▶ [Assigned task]
Set down the lines of the data exactly, starting at the first and stopping after the line containing "localparam logic [7:0] CH_BANG".

▶ [Stored data entries]
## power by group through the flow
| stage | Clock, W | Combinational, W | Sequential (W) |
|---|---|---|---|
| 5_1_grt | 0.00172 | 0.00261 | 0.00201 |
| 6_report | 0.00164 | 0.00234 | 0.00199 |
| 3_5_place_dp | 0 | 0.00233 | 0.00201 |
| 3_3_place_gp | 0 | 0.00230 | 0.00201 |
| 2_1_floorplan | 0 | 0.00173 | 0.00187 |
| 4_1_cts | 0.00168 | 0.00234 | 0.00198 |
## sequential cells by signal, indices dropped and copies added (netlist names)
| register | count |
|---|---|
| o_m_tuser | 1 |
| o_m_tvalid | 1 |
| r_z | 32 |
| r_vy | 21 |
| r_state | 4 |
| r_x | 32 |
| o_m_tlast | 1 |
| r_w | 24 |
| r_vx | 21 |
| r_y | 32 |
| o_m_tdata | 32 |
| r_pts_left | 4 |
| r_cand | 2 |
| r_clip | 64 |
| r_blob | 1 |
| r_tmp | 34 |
[src/hw/rtl/sll_pkg.sv]
// sll_pkg: token kinds, error codes, result word type and character classes
// for the lexer. No dependencies; imported by simple_language_lexer.
`default_nettype none

package sll_pkg;

  localparam int unsigned FIFO_DEPTH = 4;

  typedef enum logic [3:0] {
    KIND_NAME   = 4'd0,
    KIND_INT    = 4'd1,
    KIND_LPAREN = 4'd2,
    KIND_RPAREN = 4'd3,
    KIND_LBRACE = 4'd4,
    KIND_RBRACE = 4'd5,
    KIND_SEMI   = 4'd6,
    KIND_ASSIGN = 4'd7,
    KIND_ARITH  = 4'd8,
    KIND_COND   = 4'd9,
    KIND_REL    = 4'd10
  } kind_t;

  typedef enum logic [1:0] {
    ERR_NONE       = 2'd0,
    ERR_UNEXPECTED = 2'd1,
    ERR_LONE_OP    = 2'd2,
    ERR_END_OP     = 2'd3
  } err_t;

  localparam logic [7:0] CH_LPAREN = 8'h28;
  localparam logic [7:0] CH_RPAREN = 8'h29;
  localparam logic [7:0] CH_LBRACE = 8'h7b;
  localparam logic [7:0] CH_RBRACE = 8'h7d;
  localparam logic [7:0] CH_SEMI   = 8'h3b;
  localparam logic [7:0] CH_PLUS   = 8'h2b;
  localparam logic [7:0] CH_MINUS  = 8'h2d;
  localparam logic [7:0] CH_STAR   = 8'h2a;
  localparam logic [7:0] CH_SLASH  = 8'h2f;
  localparam logic [7:0] CH_PCT    = 8'h25;
  localparam logic [7:0] CH_EQ     = 8'h3d;
  localparam logic [7:0] CH_BANG   = 8'h21;
  localparam logic [7:0] CH_AMP    = 8'h26;
  localparam logic [7:0] CH_BAR    = 8'h7c;
  localparam logic [7:0] CH_LT     = 8'h3c;
  localparam logic [7:0] CH_GT     = 8'h3e;
  localparam logic [7:0] CH_SPACE  = 8'h20;

  // One result word as queued for the output.
  typedef struct packed {
    kind_t      kind;
    logic [7:0] ch;
    logic       first;
    logic       last;
    err_t       err;
    logic       run_last;
  } res_t;

  function automatic res_t mk_res(kind_t kind, logic [7:0] ch, logic first,
                                  logic last, err_t err);
    res_t r;
    r.kind     = kind;
    r.ch       = ch;
    r.first    = first;
    r.last     = last;
    r.err      = err;
    r.run_last = 1'b0;
    return r;
  endfunction

  function automatic logic is_alpha(logic [7:0] c);
    return (c >= 8'h61 && c <= 8'h7a) || (c >= 8'h41 && c <= 8'h5a);
  endfunction

  function automatic logic is_digit(logic [7:0] c);
    return c >= 8'h30 && c <= 8'h39;
  endfunction

  // space, tab, LF, VT, FF, CR
  function automatic logic is_space(logic [7:0] c);
    return c == CH_SPACE || (c >= 8'h09 && c <= 8'h0d);
  endfunction

endpackage

`default_nettype wire

[src/hw/rtl/simple_language_lexer.sv]
// simple_language_lexer: one-character-lookahead lexer, stream in and out.
// Uses sll_pkg. Result words pass through a registered queue before out_*.
// Throughput: one input word per cycle while the queue has room; a byte yielding two
// result words takes two output transfers; a run of such bytes halves the input rate.
// Reset (rst_n low, synchronous) clears the lookahead, the error halt and the queue.
`default_nettype none

module simple_language_lexer
  import sll_pkg::*;
(
  input  wire logic        clk,
  input  wire logic        rst_n,
  input  wire logic        in_tvalid,
  output logic             in_tready,
  input  wire logic [7:0]  in_tdata,   // [7:0] byte_value
  input  wire logic        in_tlast,   // end_marker
  output logic             out_tvalid,
  input  wire logic        out_tready,
  output logic [15:0]      out_tdata,  // [7:0] char_out, [8] token_first,
                                       // [9] token_last, [11:10] error_code,
                                       // [15:12] zero
  output logic [3:0]       out_tuser,  // [3:0] token_kind
  output logic             out_tlast   // run_last
);

  localparam int unsigned PTR_W = $clog2(FIFO_DEPTH);
  localparam int unsigned CNT_W = $clog2(FIFO_DEPTH + 1);

  // Lookahead state: the held character still waiting for its follower.
  logic [7:0]  held_char_r,  held_char_nxt;
  kind_t       held_kind_r,  held_kind_nxt;
  logic        held_valid_r, held_valid_nxt;
  logic        held_first_r, held_first_nxt;
  logic        halt_r,       halt_nxt;

  // Result queue
  res_t             q_mem [FIFO_DEPTH];
  logic [PTR_W-1:0] wr_ptr_r, rd_ptr_r;
  logic [CNT_W-1:0] cnt_r;

  logic       in_acc, out_acc;
  logic [7:0] c;
  logic [1:0] n_res;
  res_t       r0, r1, br;
  logic       used, bemit;

  assign in_acc  = in_tvalid & in_tready;
  assign out_acc = out_tvalid & out_tready;
  assign c       = in_tdata;

  // Room for the worst case of two words per byte.
  assign in_tready = cnt_r <= CNT_W'(FIFO_DEPTH - 2);

  // Lexing step: resolve the held character against this byte, then start
  // a new token with the byte if the resolution did not swallow it.
  always_comb begin
    held_char_nxt  = held_char_r;
    held_kind_nxt  = held_kind_r;
    held_valid_nxt = held_valid_r;
    held_first_nxt = held_first_r;
    halt_nxt       = halt_r;
    n_res          = 2'd0;
    r0             = '0;
    r1             = '0;
    br             = '0;
    used           = 1'b0;
    bemit          = 1'b0;

    if (in_acc) begin
      if (in_tlast) begin
        // End of input: finish the held token, clear everything.
        if (!halt_r && held_valid_r) begin
          n_res = 2'd1;
          if (held_kind_r == KIND_NAME || held_kind_r == KIND_INT) begin
            r0 = mk_res(held_kind_r, held_char_r, held_first_r, 1'b1, ERR_NONE);
          end else if (held_char_r == CH_AMP || held_char_r == CH_BAR) begin
            r0 = mk_res(KIND_NAME, held_char_r, 1'b0, 1'b0, ERR_LONE_OP);
          end else if (held_char_r == CH_EQ || held_char_r == CH_BANG) begin
            r0 = mk_res(KIND_NAME, held_char_r, 1'b0, 1'b0, ERR_END_OP);
          end else begin
            r0 = mk_res(KIND_REL, held_char_r, 1'b1, 1'b1, ERR_NONE);
          end
        end
        held_char_nxt  = '0;
        held_kind_nxt  = KIND_NAME;
        held_valid_nxt = 1'b0;
        held_first_nxt = 1'b0;
        halt_nxt       = 1'b0;
      end else if (!halt_r) begin
        if (held_valid_r) begin
          n_res          = 2'd1;
          held_char_nxt  = '0;
          held_kind_nxt  = KIND_NAME;
          held_valid_nxt = 1'b0;
          held_first_nxt = 1'b0;
          if (held_kind_r == KIND_NAME || held_kind_r == KIND_INT) begin
            if ((held_kind_r == KIND_NAME && (is_alpha(c) || is_digit(c))) ||
                (held_kind_r == KIND_INT && is_digit(c))) begin
              // Token continues: release the held char, hold this one.
              r0 = mk_res(held_kind_r, held_char_r, held_first_r, 1'b0, ERR_NONE);
              held_char_nxt  = c;
              held_kind_nxt  = held_kind_r;
              held_valid_nxt = 1'b1;
              used           = 1'b1;
            end else begin
              r0 = mk_res(held_kind_r, held_char_r, held_first_r, 1'b1, ERR_NONE);
            end
          end else if (held_char_r == CH_AMP || held_char_r == CH_BAR) begin
            used = 1'b1;
            if (c != held_char_r) begin
              // lone & or |: follower is consumed with the error
              r0       = mk_res(KIND_NAME, held_char_r, 1'b0, 1'b0, ERR_LONE_OP);
              halt_nxt = 1'b1;
            end else begin
              n_res = 2'd2;
              r0    = mk_res(KIND_COND, held_char_r, 1'b1, 1'b0, ERR_NONE);
              r1    = mk_res(KIND_COND, c, 1'b0, 1'b1, ERR_NONE);
            end
          end else if (c == CH_EQ) begin
            // ==, !=, <=, >= are all relational
            n_res = 2'd2;
            used  = 1'b1;
            r0    = mk_res(KIND_REL, held_char_r, 1'b1, 1'b0, ERR_NONE);
            r1    = mk_res(KIND_REL, c, 1'b0, 1'b1, ERR_NONE);
          end else begin
            r0 = mk_res(held_kind_r, held_char_r, 1'b1, 1'b1, ERR_NONE);
          end
        end

        if (!used && !halt_nxt) begin
          if (is_space(c)) begin
            bemit = 1'b0;
          end else if (is_alpha(c) || is_digit(c)) begin
            held_char_nxt  = c;
            held_kind_nxt  = is_alpha(c) ? KIND_NAME : KIND_INT;
            held_valid_nxt = 1'b1;
            held_first_nxt = 1'b1;
          end else begin
            unique case (c) inside
              CH_LPAREN: begin bemit = 1'b1; br = mk_res(KIND_LPAREN, c, 1'b1, 1'b1, ERR_NONE); end
              CH_RPAREN: begin bemit = 1'b1; br = mk_res(KIND_RPAREN, c, 1'b1, 1'b1, ERR_NONE); end
              CH_LBRACE: begin bemit = 1'b1; br = mk_res(KIND_LBRACE, c, 1'b1, 1'b1, ERR_NONE); end
              CH_RBRACE: begin bemit = 1'b1; br = mk_res(KIND_RBRACE, c, 1'b1, 1'b1, ERR_NONE); end
              CH_SEMI:   begin bemit = 1'b1; br = mk_res(KIND_SEMI, c, 1'b1, 1'b1, ERR_NONE); end
              CH_PLUS, CH_MINUS, CH_STAR, CH_SLASH, CH_PCT: begin
                bemit = 1'b1;
                br    = mk_res(KIND_ARITH, c, 1'b1, 1'b1, ERR_NONE);
              end
              CH_EQ, CH_BANG, CH_AMP, CH_BAR, CH_LT, CH_GT: begin
                held_char_nxt  = c;
                held_valid_nxt = 1'b1;
                held_first_nxt = 1'b1;
                if (c == CH_EQ) begin
                  held_kind_nxt = KIND_ASSIGN;
                end else if (c == CH_LT || c == CH_GT) begin
                  held_kind_nxt = KIND_REL;
                end else begin
                  held_kind_nxt = KIND_COND;
                end
              end
              default: begin
                bemit    = 1'b1;
                br       = mk_res(KIND_NAME, c, 1'b0, 1'b0, ERR_UNEXPECTED);
                halt_nxt = 1'b1;
              end
            endcase
          end
          if (bemit) begin
            if (n_res == 2'd0) begin
              r0 = br;
            end else begin
              r1 = br;
            end
            n_res = n_res + 2'd1;
          end
        end
      end
    end

    // Mark the last word caused by this byte.
    if (n_res == 2'd1) begin
      r0.run_last = 1'b1;
    end else if (n_res == 2'd2) begin
      r1.run_last = 1'b1;
    end
  end

  always_ff @(posedge clk) begin
    if (!rst_n) begin
      held_char_r  <= '0;
      held_kind_r  <= KIND_NAME;
      held_valid_r <= 1'b0;
      held_first_r <= 1'b0;
      halt_r       <= 1'b0;
      wr_ptr_r     <= '0;
      rd_ptr_r     <= '0;
      cnt_r        <= '0;
    end else begin
      held_char_r  <= held_char_nxt;
      held_kind_r  <= held_kind_nxt;
      held_valid_r <= held_valid_nxt;
      held_first_r <= held_first_nxt;
      halt_r       <= halt_nxt;
      wr_ptr_r     <= wr_ptr_r + PTR_W'(n_res);
      rd_ptr_r     <= rd_ptr_r + PTR_W'(out_acc);
      cnt_r        <= cnt_r + CNT_W'(n_res) - CNT_W'(out_acc);
    end
  end

  // Queue storage, no reset needed.
  always_ff @(posedge clk) begin
    if (n_res != 2'd0) begin
      q_mem[wr_ptr_r] <= r0;
    end
    if (n_res == 2'd2) begin
      q_mem[wr_ptr_r + PTR_W'(1)] <= r1;
    end
  end

  res_t head;
  assign head       = q_mem[rd_ptr_r];
  assign out_tvalid = cnt_r != '0;
  assign out_tdata  = {4'b0, head.err, head.last, head.first, head.ch};
  assign out_tuser  = head.kind;
  assign out_tlast  = head.run_last;

  // ---------------------------------------------------------------------------
  // Assertions
  // ---------------------------------------------------------------------------
  a_cnt_bound: assert property (@(posedge clk) disable iff (!rst_n)
    cnt_r <= CNT_W'(FIFO_DEPTH))
    else $error("result queue overfilled");

  a_halt_no_held: assert property (@(posedge clk) disable iff (!rst_n)
    halt_r |-> !held_valid_r)
    else $error("character held while halted on error");

  a_cont_kind: assert property (@(posedge clk) disable iff (!rst_n)
    (held_valid_r && !held_first_r) |->
      (held_kind_r == KIND_NAME || held_kind_r == KIND_INT))
    else $error("continuation held for an operator token");

  a_halt_silent: assert property (@(posedge clk) disable iff (!rst_n)
    (halt_r && in_acc && !in_tlast) |=> (cnt_r <= $past(cnt_r)))
    else $error("result produced while halted");

endmodule

`default_nettype wire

▶ [Completed task]
## power by group through the flow
| stage | Clock, W | Combinational, W | Sequential (W) |
|---|---|---|---|
| 5_1_grt | 0.00172 | 0.00261 | 0.00201 |
| 6_report | 0.00164 | 0.00234 | 0.00199 |
| 3_5_place_dp | 0 | 0.00233 | 0.00201 |
| 3_3_place_gp | 0 | 0.00230 | 0.00201 |
| 2_1_floorplan | 0 | 0.00173 | 0.00187 |
| 4_1_cts | 0.00168 | 0.00234 | 0.00198 |
## sequential cells by signal, indices dropped and copies added (netlist names)
| register | count |
|---|---|
| o_m_tuser | 1 |
| o_m_tvalid | 1 |
| r_z | 32 |
| r_vy | 21 |
| r_state | 4 |
| r_x | 32 |
| o_m_tlast | 1 |
| r_w | 24 |
| r_vx | 21 |
| r_y | 32 |
| o_m_tdata | 32 |
| r_pts_left | 4 |
| r_cand | 2 |
| r_clip | 64 |
| r_blob | 1 |
| r_tmp | 34 |
[src/hw/rtl/sll_pkg.sv]
// sll_pkg: token kinds, error codes, result word type and character classes
// for the lexer. No dependencies; imported by simple_language_lexer.
`default_nettype none

package sll_pkg;

  localparam int unsigned FIFO_DEPTH = 4;

  typedef enum logic [3:0] {
    KIND_NAME   = 4'd0,
    KIND_INT    = 4'd1,
    KIND_LPAREN = 4'd2,
    KIND_RPAREN = 4'd3,
    KIND_LBRACE = 4'd4,
    KIND_RBRACE = 4'd5,
    KIND_SEMI   = 4'd6,
    KIND_ASSIGN = 4'd7,
    KIND_ARITH  = 4'd8,
    KIND_COND   = 4'd9,
    KIND_REL    = 4'd10
  } kind_t;

  typedef enum logic [1:0] {
    ERR_NONE       = 2'd0,
    ERR_UNEXPECTED = 2'd1,
    ERR_LONE_OP    = 2'd2,
    ERR_END_OP     = 2'd3
  } err_t;

  localparam logic [7:0] CH_LPAREN = 8'h28;
  localparam logic [7:0] CH_RPAREN = 8'h29;
  localparam logic [7:0] CH_LBRACE = 8'h7b;
  localparam logic [7:0] CH_RBRACE = 8'h7d;
  localparam logic [7:0] CH_SEMI   = 8'h3b;
  localparam logic [7:0] CH_PLUS   = 8'h2b;
  localparam logic [7:0] CH_MINUS  = 8'h2d;
  localparam logic [7:0] CH_STAR   = 8'h2a;
  localparam logic [7:0] CH_SLASH  = 8'h2f;
  localparam logic [7:0] CH_PCT    = 8'h25;
  localparam logic [7:0] CH_EQ     = 8'h3d;
  localparam logic [7:0] CH_BANG   = 8'h21;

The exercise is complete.